→ Saved data entries:
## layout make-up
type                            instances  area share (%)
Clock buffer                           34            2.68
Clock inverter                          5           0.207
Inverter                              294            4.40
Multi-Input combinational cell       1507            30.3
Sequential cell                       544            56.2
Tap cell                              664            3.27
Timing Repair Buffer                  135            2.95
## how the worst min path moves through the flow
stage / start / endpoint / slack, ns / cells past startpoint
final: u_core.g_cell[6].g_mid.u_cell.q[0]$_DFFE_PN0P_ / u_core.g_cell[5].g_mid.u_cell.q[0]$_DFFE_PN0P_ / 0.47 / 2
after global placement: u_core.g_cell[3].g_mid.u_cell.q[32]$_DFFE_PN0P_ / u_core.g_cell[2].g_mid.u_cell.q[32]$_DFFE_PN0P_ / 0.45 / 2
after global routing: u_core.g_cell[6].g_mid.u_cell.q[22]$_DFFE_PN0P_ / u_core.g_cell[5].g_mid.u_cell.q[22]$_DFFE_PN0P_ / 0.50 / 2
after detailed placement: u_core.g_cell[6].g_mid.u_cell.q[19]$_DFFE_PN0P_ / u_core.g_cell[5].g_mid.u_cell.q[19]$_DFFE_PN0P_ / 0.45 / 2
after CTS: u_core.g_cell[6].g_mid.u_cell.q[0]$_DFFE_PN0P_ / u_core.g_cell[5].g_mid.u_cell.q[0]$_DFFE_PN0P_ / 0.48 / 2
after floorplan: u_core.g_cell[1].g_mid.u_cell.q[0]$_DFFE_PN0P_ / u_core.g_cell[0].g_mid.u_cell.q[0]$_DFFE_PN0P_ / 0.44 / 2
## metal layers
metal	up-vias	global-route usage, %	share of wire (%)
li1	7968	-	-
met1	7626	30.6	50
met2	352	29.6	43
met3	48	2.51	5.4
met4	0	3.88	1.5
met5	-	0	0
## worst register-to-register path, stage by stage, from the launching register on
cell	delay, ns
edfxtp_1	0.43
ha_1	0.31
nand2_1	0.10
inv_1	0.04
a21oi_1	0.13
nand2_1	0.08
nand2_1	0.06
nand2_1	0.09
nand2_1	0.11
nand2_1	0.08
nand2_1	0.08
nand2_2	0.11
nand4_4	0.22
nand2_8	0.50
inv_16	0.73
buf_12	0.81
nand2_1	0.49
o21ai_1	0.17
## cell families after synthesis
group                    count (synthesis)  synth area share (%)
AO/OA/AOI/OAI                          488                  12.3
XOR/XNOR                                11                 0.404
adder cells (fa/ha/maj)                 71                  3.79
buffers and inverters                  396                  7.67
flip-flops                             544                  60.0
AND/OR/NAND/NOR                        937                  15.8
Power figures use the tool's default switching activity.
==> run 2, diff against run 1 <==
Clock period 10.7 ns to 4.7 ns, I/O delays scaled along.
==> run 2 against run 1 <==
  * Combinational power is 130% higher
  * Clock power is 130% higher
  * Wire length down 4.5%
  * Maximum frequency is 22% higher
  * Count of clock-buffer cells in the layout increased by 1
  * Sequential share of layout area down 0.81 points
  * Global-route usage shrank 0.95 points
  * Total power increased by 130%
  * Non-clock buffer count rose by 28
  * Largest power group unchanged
## config.mk

```make
export PLATFORM = sky130hd
export DESIGN_NAME = clock_page_replacement_flat
export DESIGN_NICKNAME = d
export VERILOG_FILES = /design/src/rtl/cpr_pkg.sv /design/src/rtl/cpr_if.sv /design/src/rtl/cpr_page_mem.sv /design/src/rtl/clock_page_replacement.sv /design/src/flat_wrapper.sv
export SDC_FILE = /design/constraint.sdc
export NUM_CORES = 1
export LEC_CHECK = 0
export CAP_MARGIN = 20
export CORE_ASPECT_RATIO = 0.75
export CORE_MARGIN = 1
export CORE_UTILIZATION = 68
export DETAILED_ROUTE_END_ITERATION = 10
export DONT_BUFFER_PORTS = 1
export GPL_TIMING_DRIVEN = 1
export PLACE_DENSITY_LB_ADDON = 0.25
export SKIP_CTS_REPAIR_TIMING = 1
export SYNTH_ARGS = -nofsm -noshare
export SYNTH_HDL_FRONTEND = slang
export SYNTH_SLANG_ARGS = --single-unit
```

## constraint.sdc

```tcl
create_clock -name clk_i -period 8.5 [get_ports clk_i]
set_clock_uncertainty 0.2 [all_clocks]
set_input_delay 1.7 -clock clk_i [delete_from_list [all_inputs] [get_ports clk_i]]
set_output_delay 1.7 -clock clk_i [all_outputs]
set_load 0.05 [all_outputs]
```
`config.mk`:
```
export PLATFORM = sky130hd
export DESIGN_NAME = dma_transfer_chunk_planner
export DESIGN_NICKNAME = d
export VERILOG_FILES = /design/src/rtl/dtcp_pkg.sv /design/src/rtl/dtcp_search.sv /design/src/rtl/dma_transfer_chunk_planner.sv
export SDC_FILE = /design/constraint.sdc
export NUM_CORES = 2
export LEC_CHECK = 0
export BUFFER_PORTS_ARGS = -buffer_cell sky130_fd_sc_hd__buf_2
export CORE_MARGIN = 5
export CORE_UTILIZATION = 55
export DETAILED_ROUTE_END_ITERATION = 7
export PLACE_DENSITY = 0.77
export SLEW_MARGIN = 20
export SYNTH_ARGS = -nofsm -noshare
export SYNTH_HDL_FRONTEND = slang
export SYNTH_SLANG_ARGS = --single-unit
```
`constraint.sdc`:
```
create_clock -name clk -period 10.9 [get_ports clk]
set_clock_uncertainty 0.15 [all_clocks]
set_input_delay 0.545 -clock clk [delete_from_list [all_inputs] [get_ports clk]]
set_output_delay 0.545 -clock clk [all_outputs]
set_load 0.02 [all_outputs]
```
`src/rtl/dtcp_pkg.sv`:
```
// Package for the DMA transfer chunk planner.
// Transaction types, command and event codes, sizing constants.
// No dependencies.
`timescale 1ns / 1ps

package dtcp_pkg;

  localparam int MAX_DIVISOR    = 2048;
  localparam int DIV_W          = $clog2(MAX_DIVISOR + 1);
  localparam int REPS_W         = 11;
  localparam int ALIGN_SH       = 6;
  localparam int UNITS_MAX      = 65528 / 64;
  localparam int UNITS_W        = $clog2(UNITS_MAX + 1);
  localparam int LEN_UNITS_W    = 32 - ALIGN_SH;
  localparam int REM_W          = $clog2(MAX_DIVISOR * UNITS_MAX + 1) + 1;

  localparam logic [31:0] SINGLE_MAX   = 32'd65535;
  localparam logic [31:0] SW_CHUNK_MAX = 32'd65280;
  localparam logic [31:0] PERIPH_LOW   = 32'h4000_0000;
  localparam logic [31:0] PERIPH_HIGH  = 32'h5FFF_FFFF;

  localparam logic [1:0] CMD_START    = 2'd0;
  localparam logic [1:0] CMD_COMPLETE = 2'd1;
  localparam logic [1:0] CMD_ERROR    = 2'd2;
  localparam logic [1:0] CMD_QUERY    = 2'd3;

  localparam logic [1:0] EV_NONE     = 2'd0;
  localparam logic [1:0] EV_BLOCK    = 2'd1;
  localparam logic [1:0] EV_COMPLETE = 2'd2;
  localparam logic [1:0] EV_ERROR    = 2'd3;

  localparam logic [1:0] CFG_INC_SOURCE      = 2'd0;
  localparam logic [1:0] CFG_INC_DESTINATION = 2'd1;
  localparam logic [1:0] CFG_FORCE_SW_CHUNKS = 2'd2;
  localparam logic [1:0] CFG_REPEAT_CAPABLE  = 2'd3;

  typedef struct packed {
    logic [1:0]  command;
    logic [31:0] source_address;
    logic [31:0] dest_address;
    logic [31:0] byte_length;
    logic [15:0] hw_block_left;
    logic [10:0] hw_repeats_left;
  } cmd_t;

  typedef struct packed {
    logic        status;
    logic [1:0]  event_res;
    logic [31:0] block_source;
    logic [31:0] block_dest;
    logic [15:0] block_bytes;
    logic [10:0] repeat_count;
    logic        source_port;
    logic        dest_port;
    logic [31:0] bytes_remaining;
  } res_t;

  typedef struct packed {
    logic               done;
    logic               found;
    logic [UNITS_W-1:0] units;
    logic [REPS_W-1:0]  reps;
  } srch_res_t;

endpackage

```
`src/rtl/dtcp_search.sv`:
```
// Divisor search for repeated-block splitting: shift-subtract division per candidate divisor.
// Depends on dtcp_pkg.
`timescale 1ns / 1ps

module dtcp_search import dtcp_pkg::*; (
  input  logic                   clk,
  input  logic                   rst,
  input  logic                   start,
  input  logic [LEN_UNITS_W-1:0] len_units,
  output srch_res_t              res
);

  localparam logic [1:0] S_IDLE  = 2'd0;
  localparam logic [1:0] S_CHECK = 2'd1;
  localparam logic [1:0] S_DIV   = 2'd2;

  logic [1:0]         state, state_next;
  logic [DIV_W-1:0]   div, div_next;
  logic [REM_W-1:0]   rem, rem_next;
  logic [REM_W-1:0]   dsh, dsh_next;
  logic [3:0]         step, step_next;
  logic [UNITS_W-1:0] quo, quo_next;
  logic               done, done_next;
  logic               found, found_next;
  logic [LEN_UNITS_W-1:0] bound;
  logic [REM_W-1:0]   diff;
  logic               ge;
  logic               last_div;

  assign bound = LEN_UNITS_W'({div, 10'd0}) - LEN_UNITS_W'(div);
  assign diff  = rem - dsh;
  assign ge    = rem >= dsh;
  assign last_div = div == DIV_W'(MAX_DIVISOR);

  always_comb begin
    state_next = state;
    div_next   = div;
    rem_next   = rem;
    dsh_next   = dsh;
    step_next  = step;
    quo_next   = quo;
    done_next  = done;
    found_next = found;
    unique case (state)
      S_IDLE: begin
        if (start) begin
          div_next   = DIV_W'(1);
          done_next  = 1'b0;
          found_next = 1'b0;
          state_next = S_CHECK;
        end
      end
      S_CHECK: begin
        if (len_units <= bound) begin
          rem_next   = REM_W'(len_units);
          dsh_next   = REM_W'({div, 9'd0});
          step_next  = 4'd9;
          quo_next   = '0;
          state_next = S_DIV;
        end else if (last_div) begin
          done_next  = 1'b1;
          state_next = S_IDLE;
        end else begin
          div_next = div + DIV_W'(1);
        end
      end
      S_DIV: begin
        if (ge) begin
          rem_next = diff;
          quo_next[step] = 1'b1;
        end
        dsh_next  = dsh >> 1;
        step_next = step - 4'd1;
        if (step == 4'd0) begin
          if ((ge ? diff : rem) == '0) begin
            done_next  = 1'b1;
            found_next = 1'b1;
            state_next = S_IDLE;
          end else if (last_div) begin
            done_next  = 1'b1;
            state_next = S_IDLE;
          end else begin
            div_next   = div + DIV_W'(1);
            state_next = S_CHECK;
          end
        end
      end
      default: state_next = S_IDLE;
    endcase
  end

  always_ff @(posedge clk) begin
    if (rst) begin
      state <= S_IDLE;
      done  <= 1'b0;
      found <= 1'b0;
    end else begin
      state <= state_next;
      done  <= done_next;
      found <= found_next;
    end
    div  <= div_next;
    rem  <= rem_next;
    dsh  <= dsh_next;
    step <= step_next;
    quo  <= quo_next;
  end

  assign res.done  = done;
  assign res.found = found;
  assign res.units = quo;
  assign res.reps  = REPS_W'(div - DIV_W'(1));

`ifndef NO_ASSERTIONS
  a_found_nonzero: assert property (@(posedge clk) disable iff (rst)
    done && found |-> quo != '0) else $error("search found zero block");
`endif

endmodule

```
`src/rtl/dma_transfer_chunk_planner.sv`:
```
// DMA transfer chunk planner top level: command sequencer and result register.
// Depends on dtcp_pkg and dtcp_search.
// Block complete, error and zero/short start are answered from the execute state; query adds a summing state.
// Long start on a repeat-capable channel runs the divisor search: per candidate divisor,
// a bound check and, if it passes, 10 subtract steps; up to 2048 candidates.
// Throughput: one transaction at a time; a new command is taken once the previous result is queued.
// Reset (rst, synchronous): configuration to defaults, addresses and counts to zero.
`timescale 1ns / 1ps

module dma_transfer_chunk_planner import dtcp_pkg::*; (
  input  logic       clk,
  input  logic       rst,
  input  logic       cfg_we,
  input  logic [1:0] cfg_index,
  input  logic       cfg_data,
  input  logic       cmd_valid,
  output logic       cmd_stall,
  input  cmd_t       cmd,
  output logic       res_valid,
  input  logic       res_stall,
  output res_t       res
);

  localparam logic [1:0] S_IDLE   = 2'd0;
  localparam logic [1:0] S_EXEC   = 2'd1;
  localparam logic [1:0] S_SEARCH = 2'd2;
  localparam logic [1:0] S_QSUM   = 2'd3;

  logic [1:0]  state, state_next;
  cmd_t        req;
  logic        inc_source, inc_destination, force_sw_chunks, repeat_capable;
  logic [31:0] current_source, current_source_next;
  logic [31:0] current_dest, current_dest_next;
  logic [31:0] bytes_left_sw, bytes_left_sw_next;
  logic [31:0] block_size_now, block_size_now_next;
  logic [31:0] prod;
  logic        res_valid_next;
  res_t        res_next;
  logic        out_free;
  logic        emit;
  logic        srch_start;
  srch_res_t   srch;
  logic [31:0] chunk_src, chunk, chunk_left;

  function automatic logic port_of(input logic [31:0] a);
    return (a >= PERIPH_LOW) && (a <= PERIPH_HIGH);
  endfunction

  assign out_free  = !res_valid || !res_stall;
  assign cmd_stall = state != S_IDLE;

  assign chunk_src  = (req.command == CMD_START) ? req.byte_length : bytes_left_sw;
  assign chunk      = (chunk_src > SW_CHUNK_MAX) ? SW_CHUNK_MAX : chunk_src;
  assign chunk_left = chunk_src - chunk;

  dtcp_search u_search (
    .clk       (clk),
    .rst       (rst),
    .start     (srch_start),
    .len_units (req.byte_length[31:ALIGN_SH]),
    .res       (srch)
  );

  always_comb begin
    state_next          = state;
    current_source_next = current_source;
    current_dest_next   = current_dest;
    bytes_left_sw_next  = bytes_left_sw;
    block_size_now_next = block_size_now;
    srch_start          = 1'b0;
    emit                = 1'b0;
    res_next            = '0;
    unique case (state)
      S_IDLE: begin
        if (cmd_valid) state_next = S_EXEC;
      end
      S_EXEC: begin
        if (out_free) begin
          state_next = S_IDLE;
          unique case (req.command)
            CMD_START: begin
              emit = 1'b1;
              if (req.byte_length == '0) begin
                res_next.status = 1'b1;
              end else begin
                current_source_next = req.source_address;
                current_dest_next   = req.dest_address;
                bytes_left_sw_next  = req.byte_length;
                block_size_now_next = req.byte_length;
                if (req.byte_length <= SINGLE_MAX) begin
                  bytes_left_sw_next = '0;
                  res_next.event_res = EV_BLOCK;
                end else if (repeat_capable && !force_sw_chunks) begin
                  if (req.byte_length[ALIGN_SH-1:0] != '0) begin
                    res_next.status = 1'b1;
                  end else begin
                    emit       = 1'b0;
                    srch_start = 1'b1;
                    state_next = S_SEARCH;
                  end
                end else begin
                  block_size_now_next = chunk;
                  bytes_left_sw_next  = chunk_left;
                  res_next.event_res  = EV_BLOCK;
                end
              end
            end
            CMD_COMPLETE: begin
              emit = 1'b1;
              if (bytes_left_sw != '0) begin
                if (inc_source) current_source_next = current_source + block_size_now;
                if (inc_destination) current_dest_next = current_dest + block_size_now;
                block_size_now_next = chunk;
                bytes_left_sw_next  = chunk_left;
                res_next.event_res  = EV_BLOCK;
              end else begin
                res_next.event_res = EV_COMPLETE;
              end
            end
            CMD_ERROR: begin
              emit = 1'b1;
              res_next.event_res = EV_ERROR;
            end
            CMD_QUERY: begin
              state_next = S_QSUM;
            end
            default: state_next = S_IDLE;
          endcase
        end
      end
      S_SEARCH: begin
        if (srch.done && out_free) begin
          emit       = 1'b1;
          state_next = S_IDLE;
          if (srch.found) begin
            block_size_now_next = 32'({srch.units, {ALIGN_SH{1'b0}}});
            bytes_left_sw_next  = '0;
            res_next.event_res  = EV_BLOCK;
            res_next.repeat_count = srch.reps;
          end else begin
            res_next.status = 1'b1;
          end
        end
      end
      S_QSUM: begin
        if (out_free) begin
          emit = 1'b1;
          state_next = S_IDLE;
          res_next.bytes_remaining = bytes_left_sw + 32'(req.hw_block_left) + prod;
        end
      end
      default: state_next = S_IDLE;
    endcase
    if (res_next.event_res == EV_BLOCK) begin
      res_next.block_source = current_source_next;
      res_next.block_dest   = current_dest_next;
      res_next.block_bytes  = block_size_now_next[15:0];
      res_next.source_port  = port_of(current_source_next);
      res_next.dest_port    = port_of(current_dest_next);
    end
  end

  assign res_valid_next = emit ? 1'b1 : (res_valid && res_stall);

  always_ff @(posedge clk) begin
    if (rst) begin
      state           <= S_IDLE;
      res_valid       <= 1'b0;
      inc_source      <= 1'b1;
      inc_destination <= 1'b1;
      force_sw_chunks <= 1'b0;
      repeat_capable  <= 1'b0;
      current_source  <= '0;
      current_dest    <= '0;
      bytes_left_sw   <= '0;
      block_size_now  <= '0;
    end else begin
      state          <= state_next;
      res_valid      <= res_valid_next;
      current_source <= current_source_next;
      current_dest   <= current_dest_next;
      bytes_left_sw  <= bytes_left_sw_next;
      block_size_now <= block_size_now_next;
      if (cfg_we) begin
        unique case (cfg_index)
          CFG_INC_SOURCE:      inc_source      <= cfg_data;
          CFG_INC_DESTINATION: inc_destination <= cfg_data;
          CFG_FORCE_SW_CHUNKS: force_sw_chunks <= cfg_data;
          CFG_REPEAT_CAPABLE:  repeat_capable  <= cfg_data;
          default: ;
        endcase
      end
    end
    if (state == S_IDLE && cmd_valid) req <= cmd;
    prod <= 32'(block_size_now * 32'(req.hw_repeats_left));
    if (emit) res <= res_next;
  end

`ifndef NO_ASSERTIONS
  a_busy_after_accept: assert property (@(posedge clk) disable iff (rst)
    cmd_valid && !cmd_stall |=> state == S_EXEC) else $error("accepted command lost");
  a_block_nonzero: assert property (@(posedge clk) disable iff (rst)
    res_valid && res.event_res == EV_BLOCK |-> res.block_bytes != '0)
    else $error("empty block programmed");
  a_fail_no_event: assert property (@(posedge clk) disable iff (rst)
    res_valid && res.status |-> res.event_res == EV_NONE) else $error("failed start with event");
`endif

endmodule
```
After elaboration in Yosys (flattened, before gate mapping). Cells that the tools add are included.

Register bits: 494. Bits of input ports: 133. Logic and storage cells: 233.

Reduce and logical (&&, ||, !) cells: 40. Bitwise operators: 1. Equality and inequality tests: 29. Mux-type cells: 107. Multipliers: 1. Magnitude comparators: 10. $add $sub $neg: 10.

Operators with widths (count): two-way mux 32 bit (26); one-hot mux 32 bit (2 select lines) (6); adder 32 bit (3); one-hot mux 22 bit (2 select lines) (2); two-way mux 22 bit (3); >= comparator 32 x 31 -> 1 bit (second input constant) (2); <= comparator 32 x 31 -> 1 bit (second input constant) (2); two-way mux 12 bit (5); one-hot mux 12 bit (3 select lines) (1); two-way mux 1 bit (33); adder 32 x 16 -> 32 bit (1); > comparator 32 x 16 -> 1 bit (second input constant) (1); <= comparator 32 x 16 -> 1 bit (second input constant) (1); zero test 32 bit (1); multiplier 32 x 11 -> 32 bit (1); nonzero test 32 bit (1); subtractor 32 bit (1); two-way mux 2 bit (14); <= comparator 26 bit (1); subtractor 22 x 12 -> 23 bit (1); >= comparator 22 bit (1); zero test 22 bit (1); subtractor 22 bit (1); two-way mux 10 bit (2); other kinds (39) (87).

Logic depth before layout (Yosys ltp).
Word-level depth: 11. Mapped depth: 24.

By module. Synthesis repeated with hierarchy kept, for this count alone.

Cell total of the unflattened synthesis: 3765. Area, all modules: 36201.0 um^2.

Modules (own cells, without submodules): dma_transfer_chunk_planner (seq. area each 10940.5 um^2, area each 30133.9 um^2, cells an instance 3103, instances 1); dtcp_search (seq. area each 2152.1 um^2, area each 6067.1 um^2, cells an instance 662, instances 1).

Worst setup path after synthesis. Ideal clock, no wire load.

Kind: register to register. Start: register req[124] (netlist name). End: register res[0] (netlist name), enable pin. Required time: 10.057 ns. Arrival time: 8.342 ns. Path slack: 1.714 ns. Stages on the path, launching flop included: 9. Buffers on the path: 2. Cells stage by stage: edfxtp_1 > inv_1 > ha_1 > buf_4 > buf_6 > clkinv_1 > o21bai_1 > nand2_1 > a31oi_1.

Longest elaborated chain between the ends: 5. Elaborated cells on any way between the ends: 7. Those cells by class: 2 x eq/ne; 3 x mux; 2 x reduce/logical.

Ends and longest elaborated chain: start: declaration (RTL line dma_transfer_chunk_planner.sv:30) `cmd_t req;`; start signal: assignment (RTL line dma_transfer_chunk_planner.sv:194) `if (state == S_IDLE && cmd_valid) req <= cmd;`; == test 2 bit / == test 2 x 1 -> 1 bit (equally long branches) (RTL line dma_transfer_chunk_planner.sv:80) `unique case (req.command)`; OR reduction 2 bit (no line); one-hot mux 1 bit (2 select lines) * (RTL line dma_transfer_chunk_planner.sv:80); two-way mux 1 bit * (RTL line dma_transfer_chunk_planner.sv:78) `if (out_free) begin`; one-hot mux 1 bit (3 select lines) * (RTL line dma_transfer_chunk_planner.sv:73) `unique case (state)`; net emit (RTL line dma_transfer_chunk_planner.sv:40) `logic emit;`; end signal: assignment (RTL line dma_transfer_chunk_planner.sv:196) `if (emit) res <= res_next;`; end: declaration (RTL line dma_transfer_chunk_planner.sv:21) `output res_t res`.

Mark *: on every way through the listed nets, which the timed path passes. The rest lies on a longest branch. A chain may end at the register's enable or synchronous reset.

Final worst setup path.
Start: register req[4] (netlist name). End: register prod[25].

Longest elaborated chain between the ends: 1.

Ends and longest elaborated chain: multiplier 32 x 11 -> 32 bit (RTL line dma_transfer_chunk_planner.sv:195) `prod <= 32'(block_size_now * 32'(req.hw_repeats_left));`; end signal: assignment (RTL line dma_transfer_chunk_planner.sv:195); end: declaration (RTL line dma_transfer_chunk_planner.sv:36) `logic [31:0] prod;`.

No other way between the ends.

==> summary.txt <==
Detailed routing
  – DRC: 4
  – WL/cell: 21.78 um
  – Initial DRC Count: 3113
  – Post-route ant nets: 0
  – Vias: 30040
  – WL final: 108000 um
  – Vias per cell: 6.060
  – Initial DRT Pass Iterations: 8

Setup path
  – Critical Path Most Common Cell: fa_1
  – Critical path launch point: req[4]$_DFFE_PP_
  – Arrival @ worst endpoint: 7.13 ns
  – Reg2Reg Launch Point: req[4]$_DFFE_PP_
  – Crit path depth: 20
  – CP Capture Type: register
  – Terminus of the critical flop-to-flop path: prod[25]$_DFF_P_
  – CP cell instances: nand2_1, fa_1, fa_1, inv_1, fa_1, fa_1, inv_1, fa_1, inv_1, ha_1, a21o_1, a21oi_1, o21ai_0, and2_1, a31oi_1, a211o_1, o211ai_1, o41ai_1, nand3_1, o311ai_0
  – Buf/Inv on CP: 3
  – Crit-path leading delay family: adder cells
  – R2R depth: 20
  – Highest cell delay on the worst timing path: 1.10 ns
  – Worst setup endpoint: prod[25]$_DFF_P_
  – Critical path fanouts, max: 28
  – Reg2Reg Setup Slack: 4.14 ns
  – Slowest cell on the critical path: edfxtp_1
  – Worst EP required: 11.27 ns
  – Worst Setup Start Kind: register
  – Kind of critical path: reg2reg

Logic synthesis
  – Synth async-reset ratio: 0%
  – Top cell type's share of synthesized area: 26.91%
  – Syn nets: 4340
  – Dominant cells by area after synthesis: edfxtp_1 (27%), fa_1 (13%), dfxtp_1 (9.5%), ha_1 (7.9%), nand2_1 (4.1%)
  – Yosys cell types: 101
  – Seq cells post-synth: 493
  – Syn_area_per_cell: 9.604 sq um
  – Yosys warns: 0
  – Synthesized cell area: 0.03594 sq mm
  – Post-synth top flop: edfxtp_1
  – Largest area contributor in the netlist: edfxtp_1
  – Seq/Total Area, Yosys: 36.43%
  – Mapped Cells: 3742
  – Post-synth EDFFs: 322

Pwr
  – Clock Power Share: 38.6%
  – Gate power share: 17.5%
  – Switching pwr: 1.490 mW
  – P_int: 3.576 mW
  – VDD IR max: 0.0001364 V
  – Switching Fraction: 29.41%
  – Leak: 17.11 nW
  – PD cells: 123.0 mW/mm^2
  – Sequential Power Share: 43.8%

GRT
  – GRT Total Usage: 29.96%
  – Congestion Overflow GR: 0
  – Initial antenna violation count: 5
  – Global-route wire length before repair: 167700 um
  – Vias in the first global route: 29830
  – Pin count of the biggest net entering global routing: 86

Timing
  – Final Max Slew Viols: 0
  – Setup_tns: 0 ns
  – Crit path time final: 6.764 ns
  – Unrepaired setup endpoints after global routing: no
  – Highest Clock Rate: 147.8 MHz
  – Period utilisation layout: 62.05%
  – Tightest Pin Transition: 1.165 ns
  – Final Hold Viols: 0
  – Final Setup Violations: 0
  – Rel. slew slack: 22.36%

Clock tree
  – Root buf cell: clkbuf_16
  – Clk Latency, worst-skew pair: 0.63 ns
  – TritonCTS Buffers: 54
  – Sinks on Clock Net: 493
  – Post-CTS Setup Bufs: 0
  – Post-cts resize count: 0
  – CTS max path bufs: 3
  – Clk slew on worst S/H paths: 0.06 ns
  – H-tree depth: 2
  – CTS tree: done
  – Hold_buf cts: 125

Floorplan
  – Ports: 263
  – Overall die area: 0.07055 sq mm
  – Core box area: 0.06458 sq mm
  – Die height: 265.6 um
  – Starting Density: 55.65%
  – Rows: 93
  – Die X: 265.6 um

Hold path
  – Hold depth: 2
  – Hold Crit Class: in2reg

Placement
  – Placed cell count: 4728
  – Final HPWL DP: 76870 um
  – Placer Congestion: 0.9620
  – Port buffer count: 262

Cells and area
  – Multi-input logic area: 0.02100 sq mm
  – Final #Nets: 4653
  – Area Growth Syn to Fin: 14.64%
  – FF/Latch Area: 0.01309 sq mm
  – Fillcell total: 5191
  – Share of cells above drive strength 1: 11.22%
  – Layout Cells excl Fill: 4957

Flow run
  – MaxCap Viol Count: 0

Run status
  – Failing checks: DRC
  – Run status: complete, but fails checks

→ Problem to solve: All that belongs in your answer is the stretch of entries above from the line with "u_core.g_cell[2].g_mid.u_cell.q[32]$_DFFE_PN0P_ / 0.45 / 2" through the line with "down 0.81 points", printed exactly.

→ Exercise response:
after global placement: u_core.g_cell[3].g_mid.u_cell.q[32]$_DFFE_PN0P_ / u_core.g_cell[2].g_mid.u_cell.q[32]$_DFFE_PN0P_ / 0.45 / 2
after global routing: u_core.g_cell[6].g_mid.u_cell.q[22]$_DFFE_PN0P_ / u_core.g_cell[5].g_mid.u_cell.q[22]$_DFFE_PN0P_ / 0.50 / 2
after detailed placement: u_core.g_cell[6].g_mid.u_cell.q[19]$_DFFE_PN0P_ / u_core.g_cell[5].g_mid.u_cell.q[19]$_DFFE_PN0P_ / 0.45 / 2
after CTS: u_core.g_cell[6].g_mid.u_cell.q[0]$_DFFE_PN0P_ / u_core.g_cell[5].g_mid.u_cell.q[0]$_DFFE_PN0P_ / 0.48 / 2
after floorplan: u_core.g_cell[1].g_mid.u_cell.q[0]$_DFFE_PN0P_ / u_core.g_cell[0].g_mid.u_cell.q[0]$_DFFE_PN0P_ / 0.44 / 2
## metal layers
metal	up-vias	global-route usage, %	share of wire (%)
li1	7968	-	-
met1	7626	30.6	50
met2	352	29.6	43
met3	48	2.51	5.4
met4	0	3.88	1.5
met5	-	0	0
## worst register-to-register path, stage by stage, from the launching register on
cell	delay, ns
edfxtp_1	0.43
ha_1	0.31
nand2_1	0.10
inv_1	0.04
a21oi_1	0.13
nand2_1	0.08
nand2_1	0.06
nand2_1	0.09
nand2_1	0.11
nand2_1	0.08
nand2_1	0.08
nand2_2	0.11
nand4_4	0.22
nand2_8	0.50
inv_16	0.73
buf_12	0.81
nand2_1	0.49
o21ai_1	0.17
## cell families after synthesis
group                    count (synthesis)  synth area share (%)
AO/OA/AOI/OAI                          488                  12.3
XOR/XNOR                                11                 0.404
adder cells (fa/ha/maj)                 71                  3.79
buffers and inverters                  396                  7.67
flip-flops                             544                  60.0
AND/OR/NAND/NOR                        937                  15.8
Power figures use the tool's default switching activity.
==> run 2, diff against run 1 <==
Clock period 10.7 ns to 4.7 ns, I/O delays scaled along.
==> run 2 against run 1 <==
  * Combinational power is 130% higher
  * Clock power is 130% higher
  * Wire length down 4.5%
  * Maximum frequency is 22% higher
  * Count of clock-buffer cells in the layout increased by 1
  * Sequential share of layout area down 0.81 points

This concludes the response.